## [INFORMATION SUPPLIED]
┌──

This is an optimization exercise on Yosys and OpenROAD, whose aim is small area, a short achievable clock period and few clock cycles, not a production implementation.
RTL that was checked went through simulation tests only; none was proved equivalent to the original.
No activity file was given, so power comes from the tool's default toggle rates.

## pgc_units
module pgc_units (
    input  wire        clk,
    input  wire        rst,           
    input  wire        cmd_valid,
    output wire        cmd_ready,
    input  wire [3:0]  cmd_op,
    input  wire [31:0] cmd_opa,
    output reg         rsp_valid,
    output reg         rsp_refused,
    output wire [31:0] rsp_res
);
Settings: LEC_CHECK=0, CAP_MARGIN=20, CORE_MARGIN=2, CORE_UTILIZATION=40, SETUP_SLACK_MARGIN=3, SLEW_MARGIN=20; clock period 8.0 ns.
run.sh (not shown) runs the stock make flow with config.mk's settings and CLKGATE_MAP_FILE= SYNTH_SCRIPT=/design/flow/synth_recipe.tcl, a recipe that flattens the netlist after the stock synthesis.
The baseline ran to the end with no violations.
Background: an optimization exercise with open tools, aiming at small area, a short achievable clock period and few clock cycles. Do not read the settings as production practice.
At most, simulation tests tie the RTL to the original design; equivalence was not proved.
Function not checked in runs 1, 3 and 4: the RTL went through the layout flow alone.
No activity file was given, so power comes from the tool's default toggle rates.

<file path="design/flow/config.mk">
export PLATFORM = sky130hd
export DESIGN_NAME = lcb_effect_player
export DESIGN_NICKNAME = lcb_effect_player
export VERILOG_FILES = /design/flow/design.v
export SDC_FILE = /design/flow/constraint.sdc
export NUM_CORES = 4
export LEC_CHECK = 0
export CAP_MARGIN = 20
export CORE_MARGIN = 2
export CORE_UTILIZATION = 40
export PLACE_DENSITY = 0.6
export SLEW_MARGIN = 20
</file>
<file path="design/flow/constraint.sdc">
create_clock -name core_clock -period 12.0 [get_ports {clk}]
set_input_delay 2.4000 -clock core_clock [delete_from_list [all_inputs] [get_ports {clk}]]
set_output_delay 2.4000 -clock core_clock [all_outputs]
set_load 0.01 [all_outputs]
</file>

└──
┌──

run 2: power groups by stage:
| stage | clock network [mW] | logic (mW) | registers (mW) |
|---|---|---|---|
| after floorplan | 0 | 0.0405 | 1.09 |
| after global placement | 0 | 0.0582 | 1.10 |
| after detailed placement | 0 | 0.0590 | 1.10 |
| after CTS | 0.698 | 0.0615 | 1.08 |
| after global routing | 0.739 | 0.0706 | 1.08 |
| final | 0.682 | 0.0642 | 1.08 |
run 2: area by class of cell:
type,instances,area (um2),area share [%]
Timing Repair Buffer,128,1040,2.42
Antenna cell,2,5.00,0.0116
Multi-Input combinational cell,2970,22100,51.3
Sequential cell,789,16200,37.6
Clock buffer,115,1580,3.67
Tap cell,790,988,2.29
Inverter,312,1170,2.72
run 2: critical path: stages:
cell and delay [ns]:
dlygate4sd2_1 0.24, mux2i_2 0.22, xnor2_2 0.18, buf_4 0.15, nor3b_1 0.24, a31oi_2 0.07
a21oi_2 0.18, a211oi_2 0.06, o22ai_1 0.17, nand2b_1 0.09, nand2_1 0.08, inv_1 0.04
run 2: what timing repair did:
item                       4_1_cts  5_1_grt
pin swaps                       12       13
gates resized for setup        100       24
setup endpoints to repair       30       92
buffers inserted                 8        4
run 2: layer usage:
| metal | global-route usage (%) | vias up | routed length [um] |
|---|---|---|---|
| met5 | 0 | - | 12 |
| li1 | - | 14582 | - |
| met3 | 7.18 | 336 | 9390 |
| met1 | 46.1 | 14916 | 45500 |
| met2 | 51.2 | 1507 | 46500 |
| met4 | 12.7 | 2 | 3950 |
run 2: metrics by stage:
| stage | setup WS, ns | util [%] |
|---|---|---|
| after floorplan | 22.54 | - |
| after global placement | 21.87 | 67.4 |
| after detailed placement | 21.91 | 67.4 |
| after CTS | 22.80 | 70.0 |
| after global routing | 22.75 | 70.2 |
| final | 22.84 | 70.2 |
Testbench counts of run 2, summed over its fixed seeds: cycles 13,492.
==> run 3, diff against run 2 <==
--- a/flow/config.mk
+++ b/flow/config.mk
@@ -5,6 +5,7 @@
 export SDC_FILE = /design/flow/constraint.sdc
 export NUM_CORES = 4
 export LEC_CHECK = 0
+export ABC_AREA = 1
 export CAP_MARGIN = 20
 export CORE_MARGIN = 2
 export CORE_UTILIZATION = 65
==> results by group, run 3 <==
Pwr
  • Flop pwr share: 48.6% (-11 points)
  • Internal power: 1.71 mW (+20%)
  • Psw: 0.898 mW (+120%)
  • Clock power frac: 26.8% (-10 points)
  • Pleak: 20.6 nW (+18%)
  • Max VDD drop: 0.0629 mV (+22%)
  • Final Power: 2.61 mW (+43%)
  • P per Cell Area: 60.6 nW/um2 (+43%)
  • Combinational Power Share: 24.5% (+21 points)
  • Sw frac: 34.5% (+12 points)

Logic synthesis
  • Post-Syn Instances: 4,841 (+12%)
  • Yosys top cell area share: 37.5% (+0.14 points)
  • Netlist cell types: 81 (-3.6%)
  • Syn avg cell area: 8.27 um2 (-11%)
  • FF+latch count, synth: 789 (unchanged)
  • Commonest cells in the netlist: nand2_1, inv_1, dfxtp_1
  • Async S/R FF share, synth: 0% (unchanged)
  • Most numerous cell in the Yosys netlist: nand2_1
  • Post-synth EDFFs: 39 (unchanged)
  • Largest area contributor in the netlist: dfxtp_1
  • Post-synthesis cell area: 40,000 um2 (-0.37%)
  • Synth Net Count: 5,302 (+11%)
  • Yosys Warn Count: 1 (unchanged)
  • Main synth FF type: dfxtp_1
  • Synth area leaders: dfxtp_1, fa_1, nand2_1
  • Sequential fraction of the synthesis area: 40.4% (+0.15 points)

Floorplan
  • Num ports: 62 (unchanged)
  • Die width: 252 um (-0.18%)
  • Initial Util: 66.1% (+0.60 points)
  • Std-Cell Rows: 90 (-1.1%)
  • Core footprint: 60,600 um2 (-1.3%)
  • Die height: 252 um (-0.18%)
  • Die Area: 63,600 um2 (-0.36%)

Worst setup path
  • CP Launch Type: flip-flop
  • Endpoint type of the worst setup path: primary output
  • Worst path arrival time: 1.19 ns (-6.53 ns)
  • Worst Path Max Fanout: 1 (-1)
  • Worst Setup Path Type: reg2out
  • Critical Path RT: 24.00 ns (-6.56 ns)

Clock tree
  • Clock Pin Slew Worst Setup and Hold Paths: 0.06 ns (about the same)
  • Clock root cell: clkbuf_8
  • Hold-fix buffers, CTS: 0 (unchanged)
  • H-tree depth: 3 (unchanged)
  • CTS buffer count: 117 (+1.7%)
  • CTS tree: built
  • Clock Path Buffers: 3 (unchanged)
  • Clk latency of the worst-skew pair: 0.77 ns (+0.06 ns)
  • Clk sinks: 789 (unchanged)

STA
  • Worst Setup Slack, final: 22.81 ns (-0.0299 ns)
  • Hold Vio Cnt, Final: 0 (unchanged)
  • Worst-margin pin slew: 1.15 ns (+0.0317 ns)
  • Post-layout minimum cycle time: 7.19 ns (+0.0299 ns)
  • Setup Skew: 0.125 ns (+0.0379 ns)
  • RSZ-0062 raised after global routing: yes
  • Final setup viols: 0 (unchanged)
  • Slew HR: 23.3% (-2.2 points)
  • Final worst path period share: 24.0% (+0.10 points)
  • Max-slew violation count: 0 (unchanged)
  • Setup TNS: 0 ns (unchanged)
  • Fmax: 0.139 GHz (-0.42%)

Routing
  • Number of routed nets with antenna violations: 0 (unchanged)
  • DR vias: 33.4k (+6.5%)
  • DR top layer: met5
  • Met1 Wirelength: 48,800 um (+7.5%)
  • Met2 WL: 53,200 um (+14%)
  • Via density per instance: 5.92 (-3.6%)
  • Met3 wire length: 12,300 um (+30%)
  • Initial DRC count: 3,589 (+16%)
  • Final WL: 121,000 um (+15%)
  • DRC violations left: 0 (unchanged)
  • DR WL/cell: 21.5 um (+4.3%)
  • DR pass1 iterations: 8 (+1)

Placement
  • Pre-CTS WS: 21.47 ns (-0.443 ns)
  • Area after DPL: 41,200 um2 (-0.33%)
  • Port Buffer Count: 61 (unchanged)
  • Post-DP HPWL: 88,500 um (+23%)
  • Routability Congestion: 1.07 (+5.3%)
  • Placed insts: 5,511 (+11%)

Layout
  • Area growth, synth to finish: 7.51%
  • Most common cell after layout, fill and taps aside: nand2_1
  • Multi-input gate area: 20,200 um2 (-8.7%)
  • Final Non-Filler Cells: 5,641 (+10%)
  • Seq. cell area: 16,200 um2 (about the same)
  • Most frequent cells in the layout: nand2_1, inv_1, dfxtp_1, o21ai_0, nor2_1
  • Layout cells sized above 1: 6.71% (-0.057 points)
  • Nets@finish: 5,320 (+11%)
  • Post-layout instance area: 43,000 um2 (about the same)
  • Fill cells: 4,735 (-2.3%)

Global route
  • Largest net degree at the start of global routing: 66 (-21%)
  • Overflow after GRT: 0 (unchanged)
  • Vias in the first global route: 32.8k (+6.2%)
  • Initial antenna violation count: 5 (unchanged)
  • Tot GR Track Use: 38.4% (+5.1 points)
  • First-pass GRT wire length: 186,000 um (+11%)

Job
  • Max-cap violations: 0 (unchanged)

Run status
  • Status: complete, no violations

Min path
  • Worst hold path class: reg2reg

└──

## [WHAT IS REQUIRED]
Retype the entries above exactly, but only from the line containing "8.27 um2 (-11%)" through the line containing "Count: 5,302 (+11%)", both included.

## [EXERCISE OUTPUT]
  • Syn avg cell area: 8.27 um2 (-11%)
  • FF+latch count, synth: 789 (unchanged)
  • Commonest cells in the netlist: nand2_1, inv_1, dfxtp_1
  • Async S/R FF share, synth: 0% (unchanged)
  • Most numerous cell in the Yosys netlist: nand2_1
  • Post-synth EDFFs: 39 (unchanged)
  • Largest area contributor in the netlist: dfxtp_1
  • Post-synthesis cell area: 40,000 um2 (-0.37%)
  • Synth Net Count: 5,302 (+11%)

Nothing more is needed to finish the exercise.